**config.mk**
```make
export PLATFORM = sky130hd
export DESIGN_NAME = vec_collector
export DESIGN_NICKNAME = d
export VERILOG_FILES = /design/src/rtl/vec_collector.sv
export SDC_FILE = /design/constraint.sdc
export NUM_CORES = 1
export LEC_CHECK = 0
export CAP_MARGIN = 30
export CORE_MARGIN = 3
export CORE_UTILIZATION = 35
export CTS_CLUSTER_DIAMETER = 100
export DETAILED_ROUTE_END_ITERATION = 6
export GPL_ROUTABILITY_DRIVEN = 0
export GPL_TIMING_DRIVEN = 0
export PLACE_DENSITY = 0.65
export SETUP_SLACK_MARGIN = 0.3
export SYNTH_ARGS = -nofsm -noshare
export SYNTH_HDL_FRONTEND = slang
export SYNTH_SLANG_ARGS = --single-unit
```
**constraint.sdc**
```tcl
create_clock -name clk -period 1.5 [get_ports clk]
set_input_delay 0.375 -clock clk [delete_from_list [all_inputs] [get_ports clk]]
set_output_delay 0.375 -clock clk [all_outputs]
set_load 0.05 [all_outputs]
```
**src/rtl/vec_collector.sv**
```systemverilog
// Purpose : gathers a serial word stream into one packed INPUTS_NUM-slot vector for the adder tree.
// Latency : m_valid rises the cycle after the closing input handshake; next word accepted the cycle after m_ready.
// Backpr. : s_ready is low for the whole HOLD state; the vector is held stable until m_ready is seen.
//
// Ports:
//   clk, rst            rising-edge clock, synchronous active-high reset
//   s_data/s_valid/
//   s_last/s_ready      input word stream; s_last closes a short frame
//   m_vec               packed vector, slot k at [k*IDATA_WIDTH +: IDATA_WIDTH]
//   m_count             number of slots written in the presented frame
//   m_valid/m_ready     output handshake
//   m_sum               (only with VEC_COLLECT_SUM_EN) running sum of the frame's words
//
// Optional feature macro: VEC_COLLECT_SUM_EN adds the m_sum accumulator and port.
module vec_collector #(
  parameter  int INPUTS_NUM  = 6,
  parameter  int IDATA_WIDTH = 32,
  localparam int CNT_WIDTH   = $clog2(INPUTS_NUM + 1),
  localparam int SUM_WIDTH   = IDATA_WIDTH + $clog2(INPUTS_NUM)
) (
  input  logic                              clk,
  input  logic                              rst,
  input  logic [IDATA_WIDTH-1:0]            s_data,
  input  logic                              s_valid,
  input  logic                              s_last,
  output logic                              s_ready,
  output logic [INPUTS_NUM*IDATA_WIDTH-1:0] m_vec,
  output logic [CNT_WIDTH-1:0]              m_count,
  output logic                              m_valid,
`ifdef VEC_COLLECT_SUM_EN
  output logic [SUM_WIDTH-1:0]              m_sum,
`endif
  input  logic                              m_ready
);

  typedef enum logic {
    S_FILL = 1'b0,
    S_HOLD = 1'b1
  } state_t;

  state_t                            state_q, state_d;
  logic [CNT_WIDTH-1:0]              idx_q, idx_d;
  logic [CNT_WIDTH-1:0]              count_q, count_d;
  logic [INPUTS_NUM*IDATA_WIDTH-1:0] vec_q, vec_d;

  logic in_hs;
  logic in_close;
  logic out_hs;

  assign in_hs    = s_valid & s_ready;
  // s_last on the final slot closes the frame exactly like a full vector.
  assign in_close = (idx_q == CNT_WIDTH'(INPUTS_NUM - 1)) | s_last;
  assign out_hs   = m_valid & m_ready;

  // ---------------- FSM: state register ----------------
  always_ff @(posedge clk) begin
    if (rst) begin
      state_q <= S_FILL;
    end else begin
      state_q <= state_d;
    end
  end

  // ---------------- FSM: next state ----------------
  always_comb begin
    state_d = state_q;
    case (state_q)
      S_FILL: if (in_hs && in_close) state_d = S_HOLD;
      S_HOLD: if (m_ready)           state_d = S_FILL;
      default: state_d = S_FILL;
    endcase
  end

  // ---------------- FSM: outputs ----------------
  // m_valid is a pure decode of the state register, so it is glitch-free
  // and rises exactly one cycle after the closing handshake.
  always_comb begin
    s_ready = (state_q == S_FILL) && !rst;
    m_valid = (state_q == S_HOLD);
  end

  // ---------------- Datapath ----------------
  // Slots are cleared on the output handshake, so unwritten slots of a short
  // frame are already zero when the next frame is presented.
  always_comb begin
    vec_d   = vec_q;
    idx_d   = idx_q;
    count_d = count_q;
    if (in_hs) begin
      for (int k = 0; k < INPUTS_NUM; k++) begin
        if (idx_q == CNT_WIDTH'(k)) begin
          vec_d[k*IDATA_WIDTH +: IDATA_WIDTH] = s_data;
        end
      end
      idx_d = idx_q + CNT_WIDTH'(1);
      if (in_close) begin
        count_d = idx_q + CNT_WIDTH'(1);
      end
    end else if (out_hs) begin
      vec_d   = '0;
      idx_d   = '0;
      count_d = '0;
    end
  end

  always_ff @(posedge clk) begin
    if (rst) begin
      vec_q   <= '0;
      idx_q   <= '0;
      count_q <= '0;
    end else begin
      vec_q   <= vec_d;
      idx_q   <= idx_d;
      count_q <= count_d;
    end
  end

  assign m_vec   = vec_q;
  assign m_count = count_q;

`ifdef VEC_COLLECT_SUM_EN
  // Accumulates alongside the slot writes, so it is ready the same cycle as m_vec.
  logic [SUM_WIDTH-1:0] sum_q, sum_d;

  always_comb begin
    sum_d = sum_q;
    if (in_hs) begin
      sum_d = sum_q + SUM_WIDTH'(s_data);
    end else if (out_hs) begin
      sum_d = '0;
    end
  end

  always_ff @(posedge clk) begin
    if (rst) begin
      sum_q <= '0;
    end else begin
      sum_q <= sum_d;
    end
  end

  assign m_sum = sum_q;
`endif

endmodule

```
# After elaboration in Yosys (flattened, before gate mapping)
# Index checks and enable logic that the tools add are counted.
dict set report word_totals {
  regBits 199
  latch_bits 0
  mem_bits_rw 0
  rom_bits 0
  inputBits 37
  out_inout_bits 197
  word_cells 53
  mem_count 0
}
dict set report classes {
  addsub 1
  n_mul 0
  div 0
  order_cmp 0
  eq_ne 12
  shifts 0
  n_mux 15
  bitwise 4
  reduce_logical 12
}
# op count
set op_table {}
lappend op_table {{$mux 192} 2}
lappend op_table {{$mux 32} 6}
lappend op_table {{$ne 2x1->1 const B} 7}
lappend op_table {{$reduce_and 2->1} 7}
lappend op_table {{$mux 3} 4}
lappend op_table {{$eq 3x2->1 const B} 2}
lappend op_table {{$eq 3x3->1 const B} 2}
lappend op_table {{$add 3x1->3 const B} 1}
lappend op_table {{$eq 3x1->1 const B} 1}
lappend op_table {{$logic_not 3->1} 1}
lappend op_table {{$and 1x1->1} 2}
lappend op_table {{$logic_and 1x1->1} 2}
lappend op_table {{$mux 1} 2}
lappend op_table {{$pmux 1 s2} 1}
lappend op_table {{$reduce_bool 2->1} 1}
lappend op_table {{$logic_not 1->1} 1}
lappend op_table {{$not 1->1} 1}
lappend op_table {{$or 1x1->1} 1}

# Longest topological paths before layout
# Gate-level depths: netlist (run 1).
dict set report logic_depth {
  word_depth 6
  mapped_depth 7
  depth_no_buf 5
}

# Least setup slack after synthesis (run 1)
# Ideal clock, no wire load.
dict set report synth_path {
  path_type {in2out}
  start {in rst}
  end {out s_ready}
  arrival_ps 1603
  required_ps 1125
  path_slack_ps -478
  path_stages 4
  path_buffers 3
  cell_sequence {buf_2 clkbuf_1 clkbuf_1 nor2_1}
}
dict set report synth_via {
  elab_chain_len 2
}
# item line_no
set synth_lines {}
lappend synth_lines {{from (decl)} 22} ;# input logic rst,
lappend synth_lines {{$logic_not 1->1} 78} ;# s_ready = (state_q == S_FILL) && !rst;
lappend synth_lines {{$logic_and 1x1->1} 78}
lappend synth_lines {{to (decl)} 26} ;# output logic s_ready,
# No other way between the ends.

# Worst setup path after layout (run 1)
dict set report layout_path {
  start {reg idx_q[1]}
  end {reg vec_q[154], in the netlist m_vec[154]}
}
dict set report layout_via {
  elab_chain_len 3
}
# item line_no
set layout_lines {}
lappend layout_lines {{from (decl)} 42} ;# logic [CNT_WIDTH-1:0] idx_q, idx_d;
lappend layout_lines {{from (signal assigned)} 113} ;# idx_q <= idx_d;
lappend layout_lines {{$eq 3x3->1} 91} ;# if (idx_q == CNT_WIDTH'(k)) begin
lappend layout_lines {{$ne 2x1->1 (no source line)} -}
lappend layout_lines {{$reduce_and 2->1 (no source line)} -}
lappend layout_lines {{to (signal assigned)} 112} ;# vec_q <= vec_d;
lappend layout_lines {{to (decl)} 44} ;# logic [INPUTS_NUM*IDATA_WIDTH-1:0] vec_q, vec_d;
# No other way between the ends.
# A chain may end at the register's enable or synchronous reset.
==================================================
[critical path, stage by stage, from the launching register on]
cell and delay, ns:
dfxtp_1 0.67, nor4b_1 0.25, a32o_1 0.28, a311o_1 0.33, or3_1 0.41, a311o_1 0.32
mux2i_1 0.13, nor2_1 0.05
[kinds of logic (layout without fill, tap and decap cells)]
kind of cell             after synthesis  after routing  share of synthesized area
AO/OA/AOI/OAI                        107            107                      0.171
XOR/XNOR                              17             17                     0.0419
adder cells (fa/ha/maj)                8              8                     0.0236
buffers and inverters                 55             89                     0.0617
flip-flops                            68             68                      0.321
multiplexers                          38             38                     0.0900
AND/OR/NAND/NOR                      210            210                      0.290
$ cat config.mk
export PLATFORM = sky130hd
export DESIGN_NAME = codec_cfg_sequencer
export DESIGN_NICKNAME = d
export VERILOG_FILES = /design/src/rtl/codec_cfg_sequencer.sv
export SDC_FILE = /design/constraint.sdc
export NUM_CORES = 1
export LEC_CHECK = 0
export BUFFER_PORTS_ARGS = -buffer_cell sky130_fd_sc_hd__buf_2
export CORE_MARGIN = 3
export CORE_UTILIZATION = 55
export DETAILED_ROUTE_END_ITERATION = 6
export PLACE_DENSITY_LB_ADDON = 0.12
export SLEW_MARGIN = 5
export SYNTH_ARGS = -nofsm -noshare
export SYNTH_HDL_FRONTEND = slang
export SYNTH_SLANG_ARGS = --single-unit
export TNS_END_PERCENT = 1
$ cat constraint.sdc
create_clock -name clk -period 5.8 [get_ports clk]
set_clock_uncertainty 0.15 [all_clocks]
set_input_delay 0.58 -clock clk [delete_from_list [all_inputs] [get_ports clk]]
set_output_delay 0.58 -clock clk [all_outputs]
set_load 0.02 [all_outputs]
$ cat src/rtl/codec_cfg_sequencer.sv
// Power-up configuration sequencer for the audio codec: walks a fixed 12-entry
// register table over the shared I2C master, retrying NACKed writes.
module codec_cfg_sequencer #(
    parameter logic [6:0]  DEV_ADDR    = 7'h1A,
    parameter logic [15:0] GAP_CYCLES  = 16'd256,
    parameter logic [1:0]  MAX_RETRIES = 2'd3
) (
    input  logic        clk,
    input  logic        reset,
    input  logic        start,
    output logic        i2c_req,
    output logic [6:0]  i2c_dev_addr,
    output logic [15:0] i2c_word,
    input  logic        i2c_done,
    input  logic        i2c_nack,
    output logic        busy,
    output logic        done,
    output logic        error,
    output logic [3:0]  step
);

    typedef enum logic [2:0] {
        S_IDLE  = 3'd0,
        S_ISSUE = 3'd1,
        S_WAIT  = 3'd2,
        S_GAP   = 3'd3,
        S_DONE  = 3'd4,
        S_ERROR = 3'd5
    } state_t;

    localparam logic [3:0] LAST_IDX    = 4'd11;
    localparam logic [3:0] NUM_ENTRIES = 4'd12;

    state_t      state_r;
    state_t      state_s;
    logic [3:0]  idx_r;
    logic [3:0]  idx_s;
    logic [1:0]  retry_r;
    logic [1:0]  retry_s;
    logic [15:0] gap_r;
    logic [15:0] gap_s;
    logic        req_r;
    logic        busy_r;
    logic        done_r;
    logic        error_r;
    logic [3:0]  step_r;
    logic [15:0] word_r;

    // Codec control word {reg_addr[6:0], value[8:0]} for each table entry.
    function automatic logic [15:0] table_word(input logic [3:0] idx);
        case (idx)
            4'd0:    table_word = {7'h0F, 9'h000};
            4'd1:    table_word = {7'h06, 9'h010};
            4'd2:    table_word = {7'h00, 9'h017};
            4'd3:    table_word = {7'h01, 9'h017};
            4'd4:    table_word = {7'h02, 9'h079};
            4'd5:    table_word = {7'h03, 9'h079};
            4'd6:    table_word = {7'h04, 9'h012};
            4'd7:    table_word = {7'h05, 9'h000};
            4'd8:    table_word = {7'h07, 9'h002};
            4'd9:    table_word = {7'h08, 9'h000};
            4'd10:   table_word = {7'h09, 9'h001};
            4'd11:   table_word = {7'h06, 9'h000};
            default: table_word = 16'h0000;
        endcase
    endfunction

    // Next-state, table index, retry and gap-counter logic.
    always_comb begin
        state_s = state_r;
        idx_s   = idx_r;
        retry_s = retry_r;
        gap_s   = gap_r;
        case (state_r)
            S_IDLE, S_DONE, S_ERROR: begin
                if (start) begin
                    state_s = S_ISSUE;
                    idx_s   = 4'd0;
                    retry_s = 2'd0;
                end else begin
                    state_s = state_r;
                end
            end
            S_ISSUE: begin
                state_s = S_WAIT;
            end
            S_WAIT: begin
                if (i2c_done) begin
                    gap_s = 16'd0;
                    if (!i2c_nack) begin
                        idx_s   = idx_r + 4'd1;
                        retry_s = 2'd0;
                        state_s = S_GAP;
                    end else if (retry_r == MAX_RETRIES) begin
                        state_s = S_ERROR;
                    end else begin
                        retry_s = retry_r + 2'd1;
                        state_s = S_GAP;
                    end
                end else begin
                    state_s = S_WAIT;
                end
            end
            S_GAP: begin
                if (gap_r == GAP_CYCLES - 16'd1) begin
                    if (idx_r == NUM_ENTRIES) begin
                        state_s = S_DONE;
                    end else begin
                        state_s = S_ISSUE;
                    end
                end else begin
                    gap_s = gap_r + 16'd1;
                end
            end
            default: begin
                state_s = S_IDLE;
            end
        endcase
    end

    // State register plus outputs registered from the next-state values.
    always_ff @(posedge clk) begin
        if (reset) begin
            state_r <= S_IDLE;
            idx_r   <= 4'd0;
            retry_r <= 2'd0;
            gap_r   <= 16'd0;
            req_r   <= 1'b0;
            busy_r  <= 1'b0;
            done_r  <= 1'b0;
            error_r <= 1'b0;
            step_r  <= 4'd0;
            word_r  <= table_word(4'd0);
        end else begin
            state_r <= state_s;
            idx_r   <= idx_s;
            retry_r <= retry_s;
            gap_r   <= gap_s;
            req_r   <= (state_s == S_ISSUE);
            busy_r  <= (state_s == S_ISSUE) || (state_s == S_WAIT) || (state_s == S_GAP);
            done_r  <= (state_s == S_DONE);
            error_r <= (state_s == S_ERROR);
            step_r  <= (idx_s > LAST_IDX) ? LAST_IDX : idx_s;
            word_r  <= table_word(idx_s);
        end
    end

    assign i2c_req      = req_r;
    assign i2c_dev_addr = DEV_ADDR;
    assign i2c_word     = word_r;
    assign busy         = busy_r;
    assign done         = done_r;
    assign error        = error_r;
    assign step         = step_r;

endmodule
==================================================
Return the span of lines in the data above that opens at the line with "[kinds of logic" and closes at the line with "buffers and inverters", exactly, ends included, nothing else.

* Task answer:
[kinds of logic (layout without fill, tap and decap cells)]
kind of cell             after synthesis  after routing  share of synthesized area
AO/OA/AOI/OAI                        107            107                      0.171
XOR/XNOR                              17             17                     0.0419
adder cells (fa/ha/maj)                8              8                     0.0236
buffers and inverters                 55             89                     0.0617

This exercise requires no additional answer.